O encontro foi realizado no auditório Luiz Antônio Fávaro e marcou a entrega, aos pesquisadores, dos dados coletados pela Comissão Especial de Governança de Dados Municipais. O material servirá de base para o desenvolvimento das soluções previstas pelo IntegraSanca, projeto voltado à integração das informações de diferentes áreas da Prefeitura. A iniciativa já havia sido apresentada publicamente como um Centro de Ciência para o Desenvolvimento dedicado à interoperabilidade dos sistemas municipais e à melhoria da gestão pública.
Dos 101 softwares mapeados, 42 foram desenvolvidos internamente, 31 são sistemas externos ou contratados e 28 foram classificados como obsoletos ou abandonados, mas ainda demandam recursos de manutenção. O diagnóstico também constatou que 11 secretarias ainda dependem de documentos físicos e outras nove utilizam planilhas isoladas sem mecanismos de backup.
A partir desse cenário, foram apresentadas recomendações divididas em seis eixos.

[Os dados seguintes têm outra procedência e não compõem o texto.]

File: src/rtl/cwc_pkg.sv
package cwc_pkg;

  typedef enum logic {
    WS_IDLE    = 1'b0,
    WS_CAPTURE = 1'b1
  } win_st_t;

  typedef enum logic [1:0] {
    DR_ARMED = 2'd0,
    DR_BURST = 2'd1,
    DR_WAIT  = 2'd2
  } drain_st_t;

  // True when a zero-based count sits on the final slot of a run of len
  function automatic logic at_final(input int unsigned cnt, input int unsigned len);
    return cnt == len - 1;
  endfunction

  // Next value of a zero-based count that wraps after len slots
  function automatic int unsigned step_count(input int unsigned cnt, input int unsigned len);
    return (cnt == len - 1) ? 0 : cnt + 1;
  endfunction

endpackage

File: src/rtl/cwc_edge.sv
module cwc_edge (
  input  logic clk,
  input  logic rst_n,
  input  logic lvl_i,
  output logic rise_o
);

  logic prev_q;

  always_ff @(posedge clk or negedge rst_n) begin
    if (!rst_n) prev_q <= 1'b0;
    else        prev_q <= lvl_i;
  end

  assign rise_o = lvl_i & ~prev_q;

endmodule

File: src/rtl/cwc_window.sv
module cwc_window
  import cwc_pkg::*;
#(
  parameter int unsigned WIN_TICKS = 22000
) (
  input  logic clk,
  input  logic rst_n,
  input  logic rise_i,
  input  logic tick_i,
  output logic open_o
);

  localparam int unsigned CW = (WIN_TICKS > 2) ? $clog2(WIN_TICKS) : 1;

  win_st_t       st_q;
  logic [CW-1:0] cnt_q;
  logic          last_tick;
  logic          start_win;

  assign last_tick = tick_i & at_final(32'(cnt_q), WIN_TICKS);
  assign start_win = (st_q == WS_IDLE) & rise_i;

  always_ff @(posedge clk or negedge rst_n) begin
    if (!rst_n) begin
      st_q  <= WS_IDLE;
      cnt_q <= '0;
    end else begin
      case (st_q)
        WS_IDLE: begin
          if (start_win) begin
            st_q  <= WS_CAPTURE;
            cnt_q <= '0;
          end
        end
        WS_CAPTURE: begin
          if (tick_i) begin
            cnt_q <= CW'(step_count(32'(cnt_q), WIN_TICKS));
            if (last_tick) st_q <= WS_IDLE;
          end
        end
        default: st_q <= WS_IDLE;
      endcase
    end
  end

  assign open_o = (st_q == WS_CAPTURE);

  // a sync edge while closed opens the window
  a_r3_open_on_sync: assert property (@(posedge clk) disable iff (!rst_n)
    (st_q == WS_IDLE && rise_i) |=> open_o);

  // sync edges while open never disturb the running window
  a_r4_sync_ignored: assert property (@(posedge clk) disable iff (!rst_n)
    (st_q == WS_CAPTURE && !last_tick) |=> (open_o && $stable(cnt_q) || $past(tick_i)));

  // the final tick closes the window
  a_r5_close_on_count: assert property (@(posedge clk) disable iff (!rst_n)
    (st_q == WS_CAPTURE && tick_i && cnt_q == CW'(WIN_TICKS - 1)) |=> !open_o);

  // the count never passes the window length
  a_r5_count_bound: assert property (@(posedge clk) disable iff (!rst_n)
    32'(cnt_q) < WIN_TICKS);

endmodule

File: src/rtl/cwc_drain.sv
module cwc_drain
  import cwc_pkg::*;
#(
  parameter int unsigned BURST_LEN = 1024
) (
  input  logic clk,
  input  logic rst_n,
  input  logic ae_flag_i,
  input  logic cons_done_i,
  output logic burst_req_o,
  output logic rd_en_o,
  output logic blk_rdy_o
);

  localparam int unsigned BW = (BURST_LEN > 2) ? $clog2(BURST_LEN) : 1;

  drain_st_t     st_q;
  logic [BW-1:0] cnt_q;
  logic          rdy_q;
  logic          last_rd;
  logic          chain_go;

  assign last_rd  = (st_q == DR_BURST) & at_final(32'(cnt_q), BURST_LEN);
  assign chain_go = (st_q == DR_WAIT) & cons_done_i & ae_flag_i;

  always_ff @(posedge clk or negedge rst_n) begin
    if (!rst_n) begin
      st_q  <= DR_ARMED;
      cnt_q <= '0;
      rdy_q <= 1'b0;
    end else begin
      rdy_q <= last_rd;
      case (st_q)
        DR_ARMED: begin
          if (ae_flag_i) begin
            st_q  <= DR_BURST;
            cnt_q <= '0;
          end
        end
        DR_BURST: begin
          cnt_q <= BW'(step_count(32'(cnt_q), BURST_LEN));
          if (last_rd) st_q <= DR_WAIT;
        end
        DR_WAIT: begin
          if (chain_go) begin
            st_q  <= DR_BURST;
            cnt_q <= '0;
          end else if (cons_done_i) begin
            st_q <= DR_ARMED;
          end
        end
        default: st_q <= DR_ARMED;
      endcase
    end
  end

  assign rd_en_o     = (st_q == DR_BURST);
  assign burst_req_o = rd_en_o & (cnt_q == '0);
  assign blk_rdy_o   = rdy_q;

  // a high flag while armed starts a burst
  a_r6_start_burst: assert property (@(posedge clk) disable iff (!rst_n)
    (st_q == DR_ARMED && ae_flag_i) |=> burst_req_o);

  // reads continue until the final word of the block
  a_r7_reads_contiguous: assert property (@(posedge clk) disable iff (!rst_n)
    (rd_en_o && !last_rd) |=> rd_en_o);

  // block-ready follows the last read
  a_r8_ready_after_last: assert property (@(posedge clk) disable iff (!rst_n)
    last_rd |=> (blk_rdy_o && !rd_en_o));

  // block-ready is a single-cycle pulse
  a_r8_ready_pulse: assert property (@(posedge clk) disable iff (!rst_n)
    blk_rdy_o |=> !blk_rdy_o);

  // no reads while waiting for the consumer
  a_r9_hold_for_ack: assert property (@(posedge clk) disable iff (!rst_n)
    (st_q == DR_WAIT && !cons_done_i) |=> !rd_en_o);

  // acknowledge with flag high chains straight into a burst
  a_r10_chain: assert property (@(posedge clk) disable iff (!rst_n)
    chain_go |=> burst_req_o);

endmodule

File: src/rtl/capture_window_ctrl.sv
module capture_window_ctrl #(
  parameter int unsigned WIN_TICKS = 22000,
  parameter int unsigned BURST_LEN = 1024
) (
  input  logic clk,
  input  logic rst_n,
  input  logic sync_i,
  input  logic tick_i,
  input  logic ae_flag_i,
  input  logic cons_done_i,
  output logic wr_en_n_o,
  output logic window_o,
  output logic burst_req_o,
  output logic rd_en_o,
  output logic blk_rdy_o
);

  logic sync_rise;
  logic win_open;

  cwc_edge u_sync_edge (
    .clk    (clk),
    .rst_n  (rst_n),
    .lvl_i  (sync_i),
    .rise_o (sync_rise)
  );

  cwc_window #(
    .WIN_TICKS (WIN_TICKS)
  ) u_window (
    .clk    (clk),
    .rst_n  (rst_n),
    .rise_i (sync_rise),
    .tick_i (tick_i),
    .open_o (win_open)
  );

  cwc_drain #(
    .BURST_LEN (BURST_LEN)
  ) u_drain (
    .clk         (clk),
    .rst_n       (rst_n),
    .ae_flag_i   (ae_flag_i),
    .cons_done_i (cons_done_i),
    .burst_req_o (burst_req_o),
    .rd_en_o     (rd_en_o),
    .blk_rdy_o   (blk_rdy_o)
  );

  assign wr_en_n_o = ~win_open;
  assign window_o  = win_open;

  // outputs idle while reset is held
  a_r1_reset_idle: assert property (@(posedge clk)
    !rst_n |-> (wr_en_n_o && !rd_en_o && !blk_rdy_o));

  // a sync edge never opens writes without the window
  a_r2_wen_window: assert property (@(posedge clk) disable iff (!rst_n)
    $fell(wr_en_n_o) |-> $past(sync_i) || sync_i);

endmodule

File: config.mk
export PLATFORM = sky130hd
export DESIGN_NAME = capture_window_ctrl
export DESIGN_NICKNAME = d
export VERILOG_FILES = /design/src/rtl/cwc_pkg.sv /design/src/rtl/cwc_edge.sv /design/src/rtl/cwc_window.sv /design/src/rtl/cwc_drain.sv /design/src/rtl/capture_window_ctrl.sv
export SDC_FILE = /design/constraint.sdc
export NUM_CORES = 1
export LEC_CHECK = 0
export BUFFER_PORTS_ARGS = -buffer_cell sky130_fd_sc_hd__buf_2
export CAP_MARGIN = 20
export CORE_AREA = 4 4 58 60
export CTS_CLUSTER_DIAMETER = 100
export CTS_CLUSTER_SIZE = 30
export DETAILED_ROUTE_END_ITERATION = 16
export DIE_AREA = 0 0 62 64
export PLACE_DENSITY_LB_ADDON = 0.08
export SYNTH_ARGS = -nofsm -noshare
export SYNTH_HDL_FRONTEND = slang
export SYNTH_SLANG_ARGS = --single-unit
File: constraint.sdc
create_clock -name clk -period 2.16 [get_ports clk]
set_clock_uncertainty 0.1 [all_clocks]
set_input_delay 0.216 -clock clk [delete_from_list [all_inputs] [get_ports clk]]
set_output_delay 0.216 -clock clk [all_outputs]
set_load 0.005 [all_outputs]
==> impl_metrics.csv <==
group,metric,value,unit
critical_path,cpPeakStageDelay,470,ps
critical_path,crit_buf_inv,0,
floorplanning,die_y,64,um
finish,final_util,61.4,%
sta,slew_viol_final,0,
finish,areaGrowthSynthToFinish,11.8,%
clocking,holdBufCountCts,2,
grt,first_global_vias,1287,
sta,rsz0062_at_grt,"no",
sta,period_share,90.5,%
power,seq_power_share,49.9,%
run,cap_violations,0,
clocking,worst_skew_pair.late_latency,330,ps
detailed_routing,vias,1308,
power,p_int,1.00,mW
clocking,cts_setup_buffers,0,
clocking,cts_tree,"yes",
critical_path,critPathTopFamily,"simple AND/OR/NAND/NOR gates",
detailed_routing,wl_per_cell,14.6,um
power,p_switching,0.435,mW
floorplanning,rows,20,
finish,fin_area,1800,sq um
critical_path,worstPathRequired,2290,ps
detailed_routing,wl_met1,1.31,mm
clocking,cts_resized,0,
critical_path,cp-end-kind,"flip-flop",
detailed_routing,drc,0,
run_status,run_status,"complete, no violations",
min_path,hold_path.class,"input port to flip-flop",
grt,grt_pass1_wl,5.61,mm
detailed_routing,drt_wl_total,3.22,mm
sta,setup_tns,0,ps
sta,final.min_clock_period,1960,ps
floorplanning,die_w,62,um
clocking,clkTransAtPathRegs,100,ps
place,gp_congestion,0.854,
floorplanning,start_util,54.9,%
critical_path,critical_path_class,"flip-flop to flip-flop",
detailed_routing,ant_nets,0,
critical_path,crit_fanout,8,
sta,max_freq,511,MHz
synth,synthFlopType,"dfrtp_1",
sta,slew-limit-headroom,57.2,%
synth,async_reset_ff_share,100,%
place,numPortBuffers,10,
synth,synthTopCellsByArea,"dfrtp_1, nor2_1, nand2_1, and3_1, a21oi_1",
clocking,clock-sinks,30,
synth,synth_area,1610,sq um
critical_path,cp_cell_sequence,"nand4_2 > nor4_4 > or2_1 > o21ai_1 > a21o_1",
synth,synth_edf_count,0,
power,combPwrFrac,19.9,%
critical_path,crit_path_start_kind,"flip-flop",
critical_path,cp.arrival,2080,ps
synth,syn_area_per_cell,9.63,sq um
synth,synth_seq_cells,30,
grt,grt_max_degree,31,
power,p_leak,0.846,nW
synth,ys_seq_area_share,46.7,%
clocking,cts_max_path_buffers,2,
grt,antenna_found_initial,0,
floorplanning,die_area,3970,sq um
finish,layout.cells.non_filler,221,
synth,synth.top_cell.area_share,46.7,%
clocking,cts_buffers,5,
detailed_routing,dr.pass1.iters,4,
finish,fin_nets,196,
synth,post_synth_num_cell_types,44,
power,power_frac_clock,30.3,%
synth,ys_warn_count,0,
power,ir_worst_vdd,603,uV
finish,drive_gt1_share,16.5,%
place,place_area,1700,sq um
detailed_routing,routed_via_density,5.92,
critical_path,crit_slowest_cell,"dfrtp_1",
sta,setup_viol,0,
place,dp_cells,211,
detailed_routing,wl_met3,156,um
clocking,cts_root_buf,"clkbuf_4",
grt,grt_use_total,19.0,%
place,dpl.hpwl,2.34,mm
detailed_routing,drt_iter0_markers,67,
finish,antenna_cells,0,
sta,tightest_slew,642,ps
clocking,cts.htree.levels,2,
floorplanning,core-area,2930,sq um
floorplanning,ioPinCount,11,
detailed_routing,met2_length,1.71,mm
synth,yosys.area.top_type,"dfrtp_1",
power,p_per_area,799,nW/um^2
synth,synth_nets,176,
detailed_routing,top_layer_used,"met4",
power,switching_share,30.3,%
sta,finalHoldViolCount,0,
grt,grt.overflow.total,0,
synth,synth_cells,167,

Entre as medidas estão a criação de uma política unificada para adequação à Lei Geral de Proteção de Dados (LGPD), redução do uso de papel nos processos administrativos, adoção de uma nuvem corporativa homologada e estabelecimento de regras para o armazenamento e gerenciamento de planilhas.

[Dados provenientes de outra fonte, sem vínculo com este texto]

### src/rtl/tdm_arb_pkg.sv
package tdm_arb_pkg;
  localparam int DEF_CLIENTS = 14;
  localparam int DEF_SLOTS   = 64;
  localparam int DEF_ENTRY_W = 4;
endpackage

### src/rtl/tdm_slot_store.sv
module tdm_slot_store #(
  parameter int SLOTS   = tdm_arb_pkg::DEF_SLOTS,
  parameter int ENTRY_W = tdm_arb_pkg::DEF_ENTRY_W,
  localparam int IDX_W  = $clog2(SLOTS)
) (
  input  logic               clk,
  input  logic               rst_n,
  input  logic               wr_en,
  input  logic [IDX_W-1:0]   wr_idx,
  input  logic [ENTRY_W-1:0] wr_data,
  input  logic [IDX_W-1:0]   rd_idx,
  output logic [ENTRY_W-1:0] rd_data
);
  localparam logic [ENTRY_W-1:0] UNOWNED = '1;

  logic [ENTRY_W-1:0] entries [SLOTS];

  always_ff @(posedge clk or negedge rst_n) begin
    if (!rst_n) begin
      for (int s = 0; s < SLOTS; s++) entries[s] <= UNOWNED;
    end else if (wr_en) begin
      entries[wr_idx] <= wr_data;
    end
  end

  assign rd_data = entries[rd_idx];

  assert_write_lands_R7: assert property (@(posedge clk) disable iff (!rst_n)
    wr_en |=> (entries[$past(wr_idx)] == $past(wr_data)));
endmodule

Integração para transformar dados em informação
Uma das dificuldades identificadas é a existência de diferentes sistemas que armazenam informações semelhantes sem comunicação entre si. A pesquisadora Cristina Aguiar explicou que essa fragmentação pode fazer com que um mesmo dado apareça em diferentes bases com valores divergentes. Segundo ela, o objetivo é resolver essas inconsistências previamente para que relatórios e decisões administrativas sejam produzidos a partir de informações mais confiáveis.
A pesquisadora Kalinka Castelo Branco destacou que a quantidade de dados disponíveis atualmente não significa, necessariamente, que eles estejam transformados em informação útil. Segundo ela, a integração permitirá gerar conteúdos mais específicos tanto para a população quanto para os gestores públicos, contribuindo para decisões baseadas em evidências. A estrutura do IntegraSanca também contempla segurança, privacidade, inteligência artificial, capacitação e integração das bases municipais.

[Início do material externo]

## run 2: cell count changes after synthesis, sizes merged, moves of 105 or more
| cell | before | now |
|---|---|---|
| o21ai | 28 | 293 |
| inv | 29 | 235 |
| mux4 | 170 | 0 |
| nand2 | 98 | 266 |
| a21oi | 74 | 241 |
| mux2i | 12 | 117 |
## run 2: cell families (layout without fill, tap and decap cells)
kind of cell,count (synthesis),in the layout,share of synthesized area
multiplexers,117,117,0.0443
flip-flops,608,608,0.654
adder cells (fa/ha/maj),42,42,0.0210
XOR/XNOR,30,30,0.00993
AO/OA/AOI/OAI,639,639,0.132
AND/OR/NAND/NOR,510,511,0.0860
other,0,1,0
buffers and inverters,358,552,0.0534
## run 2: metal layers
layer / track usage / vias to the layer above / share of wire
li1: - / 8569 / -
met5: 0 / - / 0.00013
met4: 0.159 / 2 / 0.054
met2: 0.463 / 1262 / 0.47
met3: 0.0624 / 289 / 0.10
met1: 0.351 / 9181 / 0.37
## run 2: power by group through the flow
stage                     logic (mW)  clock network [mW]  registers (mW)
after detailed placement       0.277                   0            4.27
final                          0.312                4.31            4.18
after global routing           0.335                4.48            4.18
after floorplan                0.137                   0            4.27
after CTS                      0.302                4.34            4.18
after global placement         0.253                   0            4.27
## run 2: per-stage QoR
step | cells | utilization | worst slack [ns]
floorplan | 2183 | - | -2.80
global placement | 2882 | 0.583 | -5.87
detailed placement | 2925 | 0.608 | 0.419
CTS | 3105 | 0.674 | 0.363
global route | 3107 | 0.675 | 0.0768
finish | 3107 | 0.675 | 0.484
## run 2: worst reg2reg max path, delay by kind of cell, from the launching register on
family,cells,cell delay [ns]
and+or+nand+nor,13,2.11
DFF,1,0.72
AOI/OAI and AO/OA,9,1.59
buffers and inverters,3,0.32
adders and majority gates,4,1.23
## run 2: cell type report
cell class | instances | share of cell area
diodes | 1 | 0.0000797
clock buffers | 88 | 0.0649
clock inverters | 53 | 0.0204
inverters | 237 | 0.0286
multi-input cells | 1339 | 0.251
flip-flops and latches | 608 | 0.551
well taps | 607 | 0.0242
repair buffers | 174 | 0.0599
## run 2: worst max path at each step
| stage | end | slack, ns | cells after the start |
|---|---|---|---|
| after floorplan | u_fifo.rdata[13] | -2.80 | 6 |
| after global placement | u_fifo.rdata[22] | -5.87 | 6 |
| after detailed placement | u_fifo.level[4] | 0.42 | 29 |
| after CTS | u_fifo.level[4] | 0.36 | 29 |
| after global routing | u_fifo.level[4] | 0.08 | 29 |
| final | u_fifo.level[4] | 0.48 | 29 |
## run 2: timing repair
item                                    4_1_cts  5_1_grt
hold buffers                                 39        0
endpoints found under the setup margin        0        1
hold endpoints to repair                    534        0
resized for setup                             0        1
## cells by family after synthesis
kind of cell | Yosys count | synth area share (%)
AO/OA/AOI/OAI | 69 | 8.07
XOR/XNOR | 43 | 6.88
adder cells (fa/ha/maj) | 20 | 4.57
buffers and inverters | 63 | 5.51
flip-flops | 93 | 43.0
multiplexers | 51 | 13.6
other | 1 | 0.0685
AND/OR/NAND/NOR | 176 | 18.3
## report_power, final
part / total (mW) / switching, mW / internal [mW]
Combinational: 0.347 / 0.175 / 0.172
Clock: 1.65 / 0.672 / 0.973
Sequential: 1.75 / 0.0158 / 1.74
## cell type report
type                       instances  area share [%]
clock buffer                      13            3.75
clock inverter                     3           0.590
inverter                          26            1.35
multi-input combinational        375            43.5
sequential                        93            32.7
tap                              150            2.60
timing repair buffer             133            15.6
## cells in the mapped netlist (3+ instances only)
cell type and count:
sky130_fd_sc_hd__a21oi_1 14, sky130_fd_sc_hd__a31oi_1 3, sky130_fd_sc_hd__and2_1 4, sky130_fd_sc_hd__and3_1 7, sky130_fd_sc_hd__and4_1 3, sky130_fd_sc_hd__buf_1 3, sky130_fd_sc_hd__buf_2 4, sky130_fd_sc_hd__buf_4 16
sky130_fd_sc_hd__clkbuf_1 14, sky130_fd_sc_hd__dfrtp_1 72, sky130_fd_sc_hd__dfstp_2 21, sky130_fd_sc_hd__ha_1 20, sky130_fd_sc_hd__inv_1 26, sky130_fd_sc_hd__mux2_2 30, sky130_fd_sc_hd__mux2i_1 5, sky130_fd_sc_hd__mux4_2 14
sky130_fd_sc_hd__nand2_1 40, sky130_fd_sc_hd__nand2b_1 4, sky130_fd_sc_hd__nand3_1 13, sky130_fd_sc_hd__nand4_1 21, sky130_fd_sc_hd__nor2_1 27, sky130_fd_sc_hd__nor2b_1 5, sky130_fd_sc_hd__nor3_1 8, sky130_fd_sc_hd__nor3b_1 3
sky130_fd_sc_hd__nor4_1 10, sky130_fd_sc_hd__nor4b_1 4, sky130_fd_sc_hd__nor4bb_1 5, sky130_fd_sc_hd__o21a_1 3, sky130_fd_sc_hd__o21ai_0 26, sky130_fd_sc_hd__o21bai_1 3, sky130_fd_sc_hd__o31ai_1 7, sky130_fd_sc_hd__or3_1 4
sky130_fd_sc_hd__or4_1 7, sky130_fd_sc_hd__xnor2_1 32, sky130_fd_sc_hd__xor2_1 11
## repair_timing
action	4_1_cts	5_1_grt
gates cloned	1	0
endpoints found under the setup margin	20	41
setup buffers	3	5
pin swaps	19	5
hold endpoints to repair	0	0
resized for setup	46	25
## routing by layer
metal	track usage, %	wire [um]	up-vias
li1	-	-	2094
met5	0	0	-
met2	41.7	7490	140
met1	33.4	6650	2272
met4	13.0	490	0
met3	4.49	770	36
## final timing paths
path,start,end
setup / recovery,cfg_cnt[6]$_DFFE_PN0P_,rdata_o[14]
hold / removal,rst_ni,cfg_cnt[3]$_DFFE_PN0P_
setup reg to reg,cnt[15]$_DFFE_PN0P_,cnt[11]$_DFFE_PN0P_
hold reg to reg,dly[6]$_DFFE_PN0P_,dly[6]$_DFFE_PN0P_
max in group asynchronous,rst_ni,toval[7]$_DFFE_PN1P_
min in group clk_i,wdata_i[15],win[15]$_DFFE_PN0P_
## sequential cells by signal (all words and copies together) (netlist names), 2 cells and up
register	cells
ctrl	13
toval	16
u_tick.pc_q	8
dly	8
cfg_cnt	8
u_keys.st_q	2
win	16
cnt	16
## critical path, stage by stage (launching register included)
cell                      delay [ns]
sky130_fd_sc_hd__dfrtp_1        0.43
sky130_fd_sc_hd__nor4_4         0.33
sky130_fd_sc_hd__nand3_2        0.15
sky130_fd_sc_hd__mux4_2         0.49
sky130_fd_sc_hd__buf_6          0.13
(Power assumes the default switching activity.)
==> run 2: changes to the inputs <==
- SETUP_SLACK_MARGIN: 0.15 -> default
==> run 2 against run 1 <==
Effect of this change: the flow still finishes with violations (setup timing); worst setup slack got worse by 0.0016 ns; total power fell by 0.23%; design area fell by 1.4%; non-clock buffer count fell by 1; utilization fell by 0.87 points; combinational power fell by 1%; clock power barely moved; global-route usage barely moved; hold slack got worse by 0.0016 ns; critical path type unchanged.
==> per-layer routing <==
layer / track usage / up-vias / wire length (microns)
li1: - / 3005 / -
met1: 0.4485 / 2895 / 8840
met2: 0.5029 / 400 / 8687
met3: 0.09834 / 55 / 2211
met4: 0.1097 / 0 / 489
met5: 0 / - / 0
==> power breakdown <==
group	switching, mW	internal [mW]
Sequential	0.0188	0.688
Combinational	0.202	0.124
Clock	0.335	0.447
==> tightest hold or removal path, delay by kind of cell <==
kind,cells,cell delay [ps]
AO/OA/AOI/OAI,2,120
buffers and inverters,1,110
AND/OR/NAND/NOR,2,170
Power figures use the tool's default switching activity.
===== config.mk =====
export PLATFORM = sky130hd
export DESIGN_NAME = mem_err_capture
export DESIGN_NICKNAME = d
export VERILOG_FILES = /design/src/rtl/mec_pkg.sv /design/src/rtl/mec_half_pack.sv /design/src/rtl/mec_synd_reg.sv /design/src/rtl/mec_addr_reg.sv /design/src/rtl/mem_err_capture.sv
export SDC_FILE = /design/constraint.sdc
export NUM_CORES = 1
export LEC_CHECK = 0
export ABC_AREA = 1
export BUFFER_PORTS_ARGS = -buffer_cell sky130_fd_sc_hd__buf_2
export CAP_MARGIN = 20
export CORE_ASPECT_RATIO = 1.25
export CORE_MARGIN = 4
export CORE_UTILIZATION = 30
export CTS_CLUSTER_DIAMETER = 100
export CTS_CLUSTER_SIZE = 25
export DETAILED_ROUTE_END_ITERATION = 8
export SLEW_MARGIN = 20
export SYNTH_ARGS = -nofsm -noshare
export SYNTH_HDL_FRONTEND = slang
export SYNTH_HIERARCHICAL = 1
export SYNTH_SLANG_ARGS = --single-unit

===== constraint.sdc =====
create_clock -name clk -period 3.1 [get_ports clk]
set_input_delay 0.31 -clock clk [delete_from_list [all_inputs] [get_ports clk]]
set_output_delay 0.31 -clock clk [all_outputs]
set_load 0.005 [all_outputs]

Educação, saúde e assistência social
Durante o evento, a Secretaria Municipal de Educação apresentou seu modelo de gestão digital, baseado em uma plataforma integrada que deverá reunir dez frentes da rede municipal, desde o planejamento de vagas até informações relacionadas à vida funcional dos professores. O sistema DemandaNet já vem sendo utilizado em processos da rede municipal de ensino, inclusive para atualização cadastral de estudantes.
As secretarias de Cidadania e Assistência Social e de Saúde também apresentaram bases que deverão participar do processo de integração. Na Saúde, foram abordados dados de dispensação de medicamentos e prontuários eletrônicos. A Prefeitura já utiliza o IntegraSanca em estudos relacionados ao absenteísmo em consultas e exames, buscando identificar causas das faltas e melhorar os mecanismos de comunicação com os pacientes.
O prefeito Netto Donato afirmou durante o encontro que a integração poderá permitir, no futuro, serviços como agendamento digital de consultas e matrículas escolares, além de ampliar a transparência e a capacidade de acompanhamento dos serviços municipais. As declarações representam as expectativas da administração para o projeto, cuja implantação e resultados dependerão do desenvolvimento das soluções técnicas previstas.
Com o diagnóstico concluído e entregue aos pesquisadores, o IntegraSanca avança para uma etapa voltada ao tratamento, padronização e integração das bases municipais. A expectativa apresentada pelos responsáveis pelo projeto é reduzir sistemas isolados, aumentar a segurança das informações e oferecer à administração ferramentas capazes de transformar dados já existentes em serviços e políticas públicas mais eficientes.